* _Directions for this task_: The lines to be copied are those below that contain "grants".

* _Information supplied_:
<file path="src/rtl/mem_port_arbiter.sv">
// mem_port_arbiter: shares one unified memory port between instruction fetch
// and data access. One transaction is outstanding at a time. Data has priority,
// but a saturating streak counter forces a fetch grant after MAX_D_STREAK
// consecutive data grants while fetch waits. A kill discards an in-flight
// fetch response.
//
// Ports:
//   clk, rst                          clock, synchronous active-high reset
//   if_req/if_addr/if_kill            fetch request, address, redirect kill
//   if_rvalid/if_rdata/if_stall       fetch completion pulse, data, stall
//   d_req/d_we/d_addr/d_wdata/d_be    data request fields
//   d_done/d_rdata/d_stall            data completion pulse, load data, stall
//   mem_req/mem_we/mem_addr/
//   mem_wdata/mem_be                  registered memory request
//   mem_ready/mem_rvalid/mem_rdata    memory accept and response
module mem_port_arbiter #(
  parameter int unsigned XLEN         = 32,
  parameter int unsigned MAX_D_STREAK = 4
) (
  input  logic              clk,
  input  logic              rst,
  input  logic              if_req,
  input  logic [XLEN-1:0]   if_addr,
  input  logic              if_kill,
  output logic              if_rvalid,
  output logic [XLEN-1:0]   if_rdata,
  output logic              if_stall,
  input  logic              d_req,
  input  logic              d_we,
  input  logic [XLEN-1:0]   d_addr,
  input  logic [XLEN-1:0]   d_wdata,
  input  logic [XLEN/8-1:0] d_be,
  output logic              d_done,
  output logic [XLEN-1:0]   d_rdata,
  output logic              d_stall,
  output logic              mem_req,
  output logic              mem_we,
  output logic [XLEN-1:0]   mem_addr,
  output logic [XLEN-1:0]   mem_wdata,
  output logic [XLEN/8-1:0] mem_be,
  input  logic              mem_ready,
  input  logic              mem_rvalid,
  input  logic [XLEN-1:0]   mem_rdata
);

  localparam int unsigned SW = $clog2(MAX_D_STREAK + 1);

  localparam logic [1:0] S_IDLE  = 2'd0;
  localparam logic [1:0] S_ISSUE = 2'd1;
  localparam logic [1:0] S_WAIT  = 2'd2;
  localparam logic [1:0] S_RESP  = 2'd3;

  logic [1:0]    state;
  logic [1:0]    state_nxt;
  logic          owner_f;   // 1 = current transaction belongs to fetch
  logic          drop;
  logic [SW-1:0] streak;
  logic          f_elig;
  logic          grant_d;
  logic          grant_f;
  logic          resp_drop;

  // Stalls are combinational from the request and the registered done pulses.
  assign if_stall = if_req && !if_rvalid;
  assign d_stall  = d_req && !d_done;

  // Next-state and grant decision.
  always_comb begin
    state_nxt = state;
    grant_d   = 1'b0;
    grant_f   = 1'b0;
    f_elig    = if_req && !if_kill;
    // A kill arriving with the response also discards it.
    resp_drop = drop || (owner_f && if_kill);
    case (state)
      S_IDLE: begin
        if (d_req && !(f_elig && (streak == SW'(MAX_D_STREAK)))) begin
          grant_d = 1'b1;
        end else if (f_elig) begin
          grant_f = 1'b1;
        end
        if (grant_d || grant_f) state_nxt = S_ISSUE;
      end
      S_ISSUE: if (mem_ready)  state_nxt = S_WAIT;
      S_WAIT:  if (mem_rvalid) state_nxt = S_RESP;
      S_RESP:  state_nxt = S_IDLE;
      default: state_nxt = S_IDLE;
    endcase
  end

  // State register.
  always_ff @(posedge clk) begin
    if (rst) state <= S_IDLE;
    else     state <= state_nxt;
  end

  // Request latch, response capture, streak and drop bookkeeping.
  always_ff @(posedge clk) begin
    if (rst) begin
      owner_f   <= 1'b0;
      drop      <= 1'b0;
      streak    <= '0;
      mem_req   <= 1'b0;
      mem_we    <= 1'b0;
      mem_addr  <= '0;
      mem_wdata <= '0;
      mem_be    <= '0;
      if_rvalid <= 1'b0;
      if_rdata  <= '0;
      d_done    <= 1'b0;
      d_rdata   <= '0;
    end else begin
      if_rvalid <= 1'b0;
      d_done    <= 1'b0;
      case (state)
        S_IDLE: begin
          if (grant_d) begin
            owner_f   <= 1'b0;
            mem_req   <= 1'b1;
            mem_we    <= d_we;
            mem_addr  <= d_addr;
            mem_wdata <= d_wdata;
            mem_be    <= d_be;
            // Count only data grants that made fetch wait; saturate.
            if (!if_req)                             streak <= '0;
            else if (streak != SW'(MAX_D_STREAK))    streak <= streak + SW'(1);
          end else if (grant_f) begin
            owner_f   <= 1'b1;
            mem_req   <= 1'b1;
            mem_we    <= 1'b0;
            mem_addr  <= if_addr;
            mem_wdata <= '0;
            mem_be    <= '1;
            streak    <= '0;
          end
        end
        S_ISSUE: if (mem_ready) mem_req <= 1'b0;
        S_WAIT: begin
          if (mem_rvalid) begin
            if (owner_f) begin
              if (!resp_drop) begin
                if_rdata  <= mem_rdata;
                if_rvalid <= 1'b1;
              end
            end else begin
              if (!mem_we) d_rdata <= mem_rdata;
              d_done <= 1'b1;
            end
          end
        end
        S_RESP: drop <= 1'b0;
        default: ;
      endcase
      if (owner_f && if_kill && ((state == S_ISSUE) || (state == S_WAIT))) drop <= 1'b1;
    end
  end

endmodule

</file>
<file path="config.mk">
export PLATFORM = sky130hd
export DESIGN_NAME = mem_port_arbiter
export DESIGN_NICKNAME = d
export VERILOG_FILES = /design/src/rtl/mem_port_arbiter.sv
export SDC_FILE = /design/constraint.sdc
export NUM_CORES = 1
export LEC_CHECK = 0
export BUFFER_PORTS_ARGS = -buffer_cell sky130_fd_sc_hd__buf_2
export CAP_MARGIN = 20
export CORE_ASPECT_RATIO = 0.75
export CORE_UTILIZATION = 48
export CTS_CLUSTER_SIZE = 40
export DETAILED_ROUTE_END_ITERATION = 10
export HOLD_SLACK_MARGIN = 0.03
export PLACE_DENSITY = 0.95
export SLEW_MARGIN = 20
export SYNTH_ARGS = -nofsm -noshare
export SYNTH_HDL_FRONTEND = slang
export SYNTH_SLANG_ARGS = --single-unit
</file>
<file path="constraint.sdc">
create_clock -name clk -period 5.8 [get_ports clk]
set_clock_uncertainty 0.15 [all_clocks]
set_input_delay 0.29 -clock clk [delete_from_list [all_inputs] [get_ports clk]]
set_output_delay 0.29 -clock clk [all_outputs]
set_load 0.03 [all_outputs]
</file>
## After elaboration in Yosys (flattened, before gate mapping)

Cells that the tools add are included.

| word-level totals | value |
|---|---|
| flip-flop bits (word level) | 143 |
| bits of input ports | 140 |
| output and inout bits | 138 |
| word-level logic and storage cells | 87 |

| cells by class | value |
|---|---|
| add/subtract/negate cells | 1 |
| equality and inequality tests | 10 |
| mux-type cells | 32 |
| bitwise gates (word level) | 5 |
| reductions and logical operators | 26 |

Operator list:

| kind | count |
|---|---|
| 32-bit 2-to-1 mux | 4 |
| 1-bit 2-to-1 mux | 17 |
| 3-bit 2-to-1 mux | 4 |
| 3-bit AND reduction | 3 |
| 4-bit 2-to-1 mux | 2 |
| 2-bit case mux with 4 select lines | 1 |
| 4-bit AND reduction | 2 |
| 1-bit logical AND | 7 |
| 2-bit 2-to-1 mux | 3 |
| 2-bit != test (second input constant) | 3 |
| 3-bit != test (second input constant) | 2 |
| 2-bit nonzero test | 3 |
| 1-bit NOT | 5 |
| 2-bit == test (second input constant) | 2 |
| 1-bit zero test | 4 |
| 4-bit OR reduction | 1 |
| 3-bit by 1-bit adder with 3-bit output (second input constant) | 1 |
| 3-bit == test (second input constant) | 1 |
| 1-bit logical OR | 3 |
| 3-bit by 2-bit != test with 1-bit output (second input constant) | 1 |
| 3-bit OR reduction | 1 |
| 2-bit by 1-bit == test with 1-bit output (second input constant) | 1 |
| 2-bit zero test | 1 |
| 1-bit case mux with 2 select lines | 1 |
| 2-bit AND reduction | 1 |

## Depth between registers and ports, before layout

| depth | value |
|---|---|
| word-level depth | 11 |
| mapped depth | 8 |
| depth with buffers taken out | 6 |

## Worst setup path before layout

Ideal clock, no wire load.

| path | value |
|---|---|
| path type | register to register |
| start point | register state[0] |
| end point | register if_rdata[25] |
| setup time | 0.132 ns |
| data arrival time | 1.690 ns |
| data required time | 5.518 ns |
| slack | 3.828 ns |
| cell stages (with the launch flop) | 9 |
| path buffers | 2 |
| clock period less this slack | 1.972 ns |
| path through | dfxtp_1 -> inv_1 -> ha_1 -> nand2_1 -> or4b_2 -> clkbuf_1 -> buf_2 -> nand2_1 -> a21oi_1 |

| between the ends | value |
|---|---|
| cells in the longest elaborated chain, start to end | 2 |

RTL lines:

| item | RTL line | source |
|---|---|---|
| start: declaration | 53 | `logic [1:0] state;` |
| start signal: assignment | 94 | `else state <= state_nxt;` |
| 2-bit == test | 115 | `case (state)` |
| 4-bit AND reduction (no line) | - |  |
| end signal: assignment | 142 | `if_rdata <= mem_rdata;` |
| end: declaration | 26 | `output logic [XLEN-1:0] if_rdata,` |

Every way passes these cells.
A chain may end at the register's enable or synchronous reset.

## Worst setup path in the final report

| path | value |
|---|---|
| start point | register state[0] |
| end point | register mem_addr[27] |

| between the ends | value |
|---|---|
| cells in the longest elaborated chain, start to end | 4 |
| elaborated cells on any way between the ends | 6 |
| those cells by class | 3 x mux; 3 x reduce/logical |

RTL lines:

| item | RTL line | source |
|---|---|---|
| 2-bit zero test * | 75, 115 |  |
| 1-bit 2-to-1 mux | 75 | `case (state)` |
| 2-bit nonzero test (no line) | - |  |
| 2-bit AND reduction (no line) | - |  |
| end signal: assignment | 121 | `mem_addr <= d_addr;` |
| end signal: assignment | 131 | `mem_addr <= if_addr;` |
| end: declaration | 38 | `output logic [XLEN-1:0] mem_addr,` |

Mark *: on every way between the ends. The rest lies on a longest branch, timed or not.

==> results.py <==
metrics = {
    "finish": {
        "final_cell_count_no_fill": 1127,
        "design_area_mm2": 0.00840,
        "syn_to_final_growth_pct": 61.9,
        "final_cell_mix": "buf_2 (276), nand2_1 (164), dfxtp_1 (143)",
        "final_common_cell": "buf_2",
        "drive_gt1_share_pct": 32.4,
        "nets": 1123,
        "multiInputGateArea_mm2": 0.00215,
        "nFillCells": 557,
        "regArea_mm2": 0.00286,
    },
    "hold_path": {
        "hp-class": "primary input to register",
        "worstHoldStart": "d_addr[11]",
    },
    "global_route": {
        "grt-busiest-layer": "met2",
        "grt_pass1_vias": 6312,
        "grt_max_degree": 92,
        "use_met3_pct": 15.7,
        "grt_use_met1_pct": 38.5,
        "track_usage_pct": 37.7,
        "grt_first_pass_wirelength_um": 32300,
        "grt_use_met2_pct": 61.4,
        "antenna_found_initial": 1,
        "grt_overflow": 0,
    },
    "yosys": {
        "synthTopCellsByArea": "dfxtp_1 (55%), nand2_1 (12%), a21oi_1 (9.8%)",
        "synth-main-ff-cell": "dfxtp_1",
        "synth.largest_area_cell": "dfxtp_1",
        "ys_seq_elements": 143,
        "synth_edf_count": 0,
        "synth_nets": 757,
        "ys_types": 30,
        "yosysSeqAreaShare_pct": 55.2,
        "yosysWarnings": 0,
        "synth_top_area_share_pct": 55.2,
        "avgSynthCellArea_um2": 8.49,
        "synthesis.area_mm2": 0.00519,
        "async_reset_ff_share_pct": 0,
        "syn_inst": 611,
    },
    "placed_design": {
        "hpwlAfterDp_um": 10300,
        "place.gp.congestion": 0.787,
        "pre_cts_slack_ns": 2.96,
        "placed_area_mm2": 0.00664,
        "dp_cells": 983,
        "io_buffer_count": 277,
    },
    "timing": {
        "worst_slew_pin_slew_ns": 0.915,
        "rsz0062_at_grt": "false",
        "fin_tns_setup_ns": 0,
        "finalHoldViolCount": 0,
        "fin_crit_ns": 3.56,
        "slew_headroom_pct": 39.0,
        "finalCritPeriodShare_pct": 61.3,
        "setup_violations": 0,
        "timing.final.ws_setup_ns": 2.24,
        "drv_slew": 0,
        "timing.fmax_mhz": 281,
    },
    "detailed_routing": {
        "dr.pass1.iters": 6,
        "drc_errors": 0,
        "detail-route-antenna-nets": 0,
        "wl_per_cell_um": 18.5,
        "vias": 6274,
        "drtIter0Drc": 667,
        "wl_um": 20900,
        "viasPerCell": 5.57,
    },
    "floorplan": {
        "start_util_pct": 49.8,
        "die_w_um": 122,
        "dieHeight_um": 92.0,
        "die_area_mm2": 0.0112,
        "core_area_mm2": 0.0104,
        "rows": 32,
        "num_io_pins": 278,
    },
    "power": {
        "pwr_density_cell_mw_per_mm2": 421,
        "total_power_mw": 3.54,
        "p_leak_nw": 3.79,
        "irDropWorstVdd_uv": 280,
    },
    "setup_path": {
        "arrival_ns": 3.75,
        "critical_path_class": "register to register",
        "reg2reg_from": "state[0]",
        "startpoint": "state[0]",
        "critPathMaxFanout": 48,
        "cp-start-kind": "register",
        "crit_required_ns": 5.99,
        "critPathCaptureType": "register",
    },
    "clocking": {
        "clock_path_buffers": 2,
        "clock_latency_ns": 0.40,
        "cts.sinks": 143,
        "root_buffer": "clkbuf_16",
        "htreeDepth": 4,
        "cts_buffers": 17,
        "clk_pin_slew_worst_paths_ns": 0.06,
        "tritoncts": "done",
        "cts_resized": 0,
    },
    "outcome": {
        "outcome": "complete, no violations",
    },
    "run": {
        "maxCapViolations": 0,
    },
}
where the power goes:
part | internal, mW | switching (mW) | total (mW)
Sequential | 1.13 | 0.0933 | 1.22
Combinational | 0.379 | 0.744 | 1.12
Clock | 0.769 | 0.425 | 1.19
Total | 2.27 | 1.26 | 3.54
worst paths after layout:
path	to	slack [ns]	cells after the start
max	mem_addr[27]	2.24	8
min reg2reg	d_rdata[7]	0.30	2
max reg2reg	mem_addr[27]	2.24	8
min	mem_addr[11]	0.04	3
kinds of logic (layout without fill, tap and decap cells):
logic type	count (synthesis)	in the layout	share of synthesized area, %
AO/OA/AOI/OAI	181	181	21.4
multiplexers	2	2	0.386
flip-flops	143	143	55.2
adder cells (fa/ha/maj)	6	6	1.45
AND/OR/NAND/NOR	225	225	17.3
buffers and inverters	54	433	4.29
other	0	1	0
state kept, by name, indices dropped and copies added, names as in the netlist:
register	cells
d_rdata	32
if_rdata	32
mem_addr	32
mem_wdata	32
mem_be	4
streak	3
state	2
d_done	1
drop	1
if_rvalid	1
mem_req	1
mem_we	1
owner_f	1
area by class of cell:
cell class | count | share of cell area, %
sequential | 143 | 34.1
timing repair buffer | 394 | 30.3
multi-input combinational | 414 | 25.6
clock buffer | 20 | 5.20
clock inverter | 12 | 2.47
tap | 136 | 2.03
inverter | 7 | 0.313
antenna | 1 | 0.0298
worst max-delay path: stages, from the launching register on:
cell and delay (ns):
dfxtp_1 0.34, inv_1 0.11, ha_1 0.35, inv_2 0.12, a311oi_4 0.81, buf_4 0.57
a22oi_1 0.17, a21oi_1 0.25, dlygate4sd3_1 0.61
through the flow:
step	hold slack, ns	utilization [%]
final	0.0427	80.7
after global routing	0.0365	80.6
after CTS	0.0314	80.6
after detailed placement	0.294	63.8
after global placement	0.289	63.8
after floorplan	0.276	-
routing by layer:
layer | vias to the layer above | wire length, um | share of wire, %
met3 | 132 | 1990 | 9.5
li1 | 2819 | - | -
met2 | 452 | 10100 | 49
met4 | 0 | 1410 | 6.7
met1 | 2871 | 7360 | 35
met5 | - | 0 | 0
synthesized netlist by cell type, types with 2 or more instances:
cell type and instances:
dfxtp_1 143, nor2b_1 4, a22oi_1 65, ha_1 6, a311oi_1 2, o211ai_1 2
inv_1 5, o22ai_1 4, buf_2 7, mux2i_1 2, nor3_1 5, nor2_1 43
a21oi_1 102, clkbuf_1 37, inv_2 2, nand2b_1 3, buf_4 3, nand2_1 164
repair_timing:
action,4_1_cts,5_1_grt
hold buffers,111,0
endpoints found under the hold margin,130,0
buffers inserted,0,0
(Power assumes the default switching activity.)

* _Solution_:
// consecutive data grants while fetch waits. A kill discards an in-flight
            // Count only data grants that made fetch wait; saturate.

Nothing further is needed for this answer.